Our neutral findings regarding pneumonia contrast with those of previous studies suggesting the respiratory benefits of sugammadex use [22]. This discrepancy warrants careful consideration of several potential explanatory factors. First, the baseline incidence of pneumonia after laparoscopic hernia repair was extremely low in our cohort, which likely introduced a statistical floor effect that limited the ability to detect differences. Meta-analyses or studies evaluating sugammadex in higher-risk procedures, such as thoracic or upper abdominal surgeries, have demonstrated more substantial respiratory benefits [23,24]. These effects are more likely to be observed in settings where pulmonary complications are more common. Second, contemporary anesthetic practice, which increasingly incorporates routine quantitative neuromuscular monitoring, may have minimized residual neuromuscular blockade in both groups [25]. Therefore, the differential advantage of sugammadex over neostigmine in preventing postoperative pulmonary complications may be blunted. Third, postoperative pneumonia is a multifactorial condition influenced by a combination of surgical stress, opioid-related respiratory depression, pain-induced hypoventilation, and underlying patient comorbidities. In relatively low-risk, minimally invasive procedures, such as laparoscopic hernia repair, these broader factors may play a dominant role and overshadow any modest benefit conferred by the choice of neuromuscular blockade reversal agent.

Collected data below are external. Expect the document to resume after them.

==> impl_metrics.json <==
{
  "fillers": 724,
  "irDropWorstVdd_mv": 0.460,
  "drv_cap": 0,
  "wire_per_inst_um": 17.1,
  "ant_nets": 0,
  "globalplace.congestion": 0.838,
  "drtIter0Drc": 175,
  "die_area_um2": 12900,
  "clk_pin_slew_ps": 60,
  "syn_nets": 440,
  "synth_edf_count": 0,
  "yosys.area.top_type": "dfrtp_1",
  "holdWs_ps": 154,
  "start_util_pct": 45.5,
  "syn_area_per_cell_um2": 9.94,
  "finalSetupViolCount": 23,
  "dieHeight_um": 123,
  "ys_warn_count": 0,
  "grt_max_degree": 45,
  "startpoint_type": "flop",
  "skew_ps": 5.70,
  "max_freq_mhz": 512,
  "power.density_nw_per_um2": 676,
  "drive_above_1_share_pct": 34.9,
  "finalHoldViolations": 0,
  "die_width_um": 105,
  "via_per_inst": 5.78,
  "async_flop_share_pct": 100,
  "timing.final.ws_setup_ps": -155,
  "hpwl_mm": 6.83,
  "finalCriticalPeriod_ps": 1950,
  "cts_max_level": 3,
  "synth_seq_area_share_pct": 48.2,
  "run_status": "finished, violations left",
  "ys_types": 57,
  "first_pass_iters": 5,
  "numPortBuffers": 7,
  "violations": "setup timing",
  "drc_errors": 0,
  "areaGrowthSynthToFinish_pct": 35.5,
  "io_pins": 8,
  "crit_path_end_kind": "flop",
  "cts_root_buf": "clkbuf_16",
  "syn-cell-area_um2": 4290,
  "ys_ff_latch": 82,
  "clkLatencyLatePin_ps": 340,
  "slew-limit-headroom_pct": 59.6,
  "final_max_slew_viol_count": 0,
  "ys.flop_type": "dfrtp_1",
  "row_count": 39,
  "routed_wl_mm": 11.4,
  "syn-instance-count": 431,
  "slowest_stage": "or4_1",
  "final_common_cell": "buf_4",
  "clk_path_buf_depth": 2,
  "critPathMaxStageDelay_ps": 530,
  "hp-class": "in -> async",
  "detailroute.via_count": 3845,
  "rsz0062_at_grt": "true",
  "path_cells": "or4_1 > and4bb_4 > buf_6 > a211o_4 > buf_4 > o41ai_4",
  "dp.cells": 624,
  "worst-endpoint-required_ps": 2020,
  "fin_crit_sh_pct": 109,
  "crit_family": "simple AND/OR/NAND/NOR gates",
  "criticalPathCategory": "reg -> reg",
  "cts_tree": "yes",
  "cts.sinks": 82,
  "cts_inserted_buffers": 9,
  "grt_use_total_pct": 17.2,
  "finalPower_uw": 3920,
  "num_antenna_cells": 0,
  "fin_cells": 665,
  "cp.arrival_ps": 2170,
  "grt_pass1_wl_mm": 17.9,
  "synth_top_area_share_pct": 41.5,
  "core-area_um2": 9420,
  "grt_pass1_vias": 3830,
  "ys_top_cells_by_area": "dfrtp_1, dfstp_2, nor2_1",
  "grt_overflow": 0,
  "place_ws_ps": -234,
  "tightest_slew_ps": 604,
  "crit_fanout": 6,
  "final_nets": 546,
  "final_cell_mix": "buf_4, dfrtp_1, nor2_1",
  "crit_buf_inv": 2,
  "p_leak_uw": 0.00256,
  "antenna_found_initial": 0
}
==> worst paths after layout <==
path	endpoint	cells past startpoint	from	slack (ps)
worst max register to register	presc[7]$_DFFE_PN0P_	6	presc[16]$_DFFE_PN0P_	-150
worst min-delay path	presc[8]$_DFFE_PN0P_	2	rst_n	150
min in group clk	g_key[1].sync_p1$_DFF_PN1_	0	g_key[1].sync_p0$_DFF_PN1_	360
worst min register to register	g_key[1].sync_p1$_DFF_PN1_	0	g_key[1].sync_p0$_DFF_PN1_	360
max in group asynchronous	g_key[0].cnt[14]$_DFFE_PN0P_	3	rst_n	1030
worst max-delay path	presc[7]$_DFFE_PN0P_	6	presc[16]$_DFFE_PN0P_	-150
File: src/flat_wrapper.sv
// flat-port wrapper written by rule: the top's interface ports become plain ports
module reg_file_mp_flat import reg_file_pkg::*;
#(
  parameter int WIDTH     = DEF_WIDTH,
  parameter int DEPTH     = DEF_DEPTH,
  parameter int NUM_RD    = DEF_NUM_RD,
  parameter bit ZERO_REG0 = 1'b1
)
  (clk, rst_n, bus_we, bus_waddr, bus_wdata, bus_rd_en, bus_raddr, bus_clr, bus_rd_data, bus_rd_valid, bus_busy);
  reg_file_mp_if #(.WIDTH(WIDTH), .DEPTH(DEPTH), .NUM_RD(NUM_RD)) bus_i ();
  input logic clk;
  input logic rst_n;
  input wire logic [$bits(bus_i.we)-1:0] bus_we;
  input wire logic [$bits(bus_i.waddr)-1:0] bus_waddr;
  input wire logic [$bits(bus_i.wdata)-1:0] bus_wdata;
  input wire logic [$bits(bus_i.rd_en)-1:0] bus_rd_en;
  input wire logic [$bits(bus_i.raddr)-1:0] bus_raddr;
  input wire logic [$bits(bus_i.clr)-1:0] bus_clr;
  output wire logic [$bits(bus_i.rd_data)-1:0] bus_rd_data;
  output wire logic [$bits(bus_i.rd_valid)-1:0] bus_rd_valid;
  output wire logic [$bits(bus_i.busy)-1:0] bus_busy;
  assign bus_i.we = bus_we;
  assign bus_i.waddr = bus_waddr;
  assign bus_i.wdata = bus_wdata;
  assign bus_i.rd_en = bus_rd_en;
  assign bus_i.raddr = bus_raddr;
  assign bus_i.clr = bus_clr;
  assign bus_rd_data = bus_i.rd_data;
  assign bus_rd_valid = bus_i.rd_valid;
  assign bus_busy = bus_i.busy;
  reg_file_mp #(.WIDTH(WIDTH), .DEPTH(DEPTH), .NUM_RD(NUM_RD), .ZERO_REG0(ZERO_REG0)) u_core (.clk(clk), .rst_n(rst_n), .bus(bus_i));
endmodule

This study has several limitations that merit consideration when interpreting our findings. First, the retrospective design using administrative data introduces the potential for residual confounding (e.g., surgeon experience or intraoperative fluid management) despite propensity matching. Second, as the diagnosis of POUR was identified using ICD coding, the true incidence may have been underestimated and the precise timing of POUR development could not be determined. Third, the TriNetX database predominantly represents U.S. academic medical centers, which may limit generalizability to community hospitals or international settings. Fourth, we lacked granular data on anesthetic depth monitoring, specific neuromuscular blockade levels at reversal, and detailed urodynamic parameters that could provide mechanistic insights. Information on the exact dosage of sugammadex administered was not available in the TriNetX database, preventing us from assessing dose–response relationships with postoperative outcomes. In addition, detailed reasons for 30-day readmissions were not available in the TriNetX database; therefore, we were unable to determine whether specific causes of readmission were directly related to the choice of neuromuscular blockade reversal agent. Fifth, we could not perform a formal cost-effectiveness analysis due to the absence of detailed cost data, although our resource utilization findings suggest economic benefits. Finally, the study period spanning the COVID-19 pandemic might introduce temporal biases, although our matching process included COVID-19 diagnosis as a covariate. In addition, although laparoscopic hernia repair represents a heterogeneous group of procedures, detailed information regarding the specific type of hernia repair (e.g., unilateral vs. bilateral inguinal, incisional, or femoral hernia) was not available in the TriNetX database, precluding subgroup analyses by hernia subtype.

5. Conclusions

This large-scale propensity-matched cohort study provides evidence that sugammadex significantly reduces POUR risk compared with neostigmine-based reversal in patients undergoing laparoscopic hernia repair. The 77% reduction in POUR coupled with decreased ED utilization suggests that the unique pharmacological properties of sugammadex translate into meaningful clinical benefits that extend beyond the immediate perioperative period. Our findings support the consideration of sugammadex as the preferred reversal agent for hernia repair, particularly in high-risk populations such as older adults and males. Future research should focus on prospective randomized trials that incorporate detailed cost-effectiveness analyses, longer follow-up periods, and mechanistic studies to examine the relationship between reversal agents and bladder function.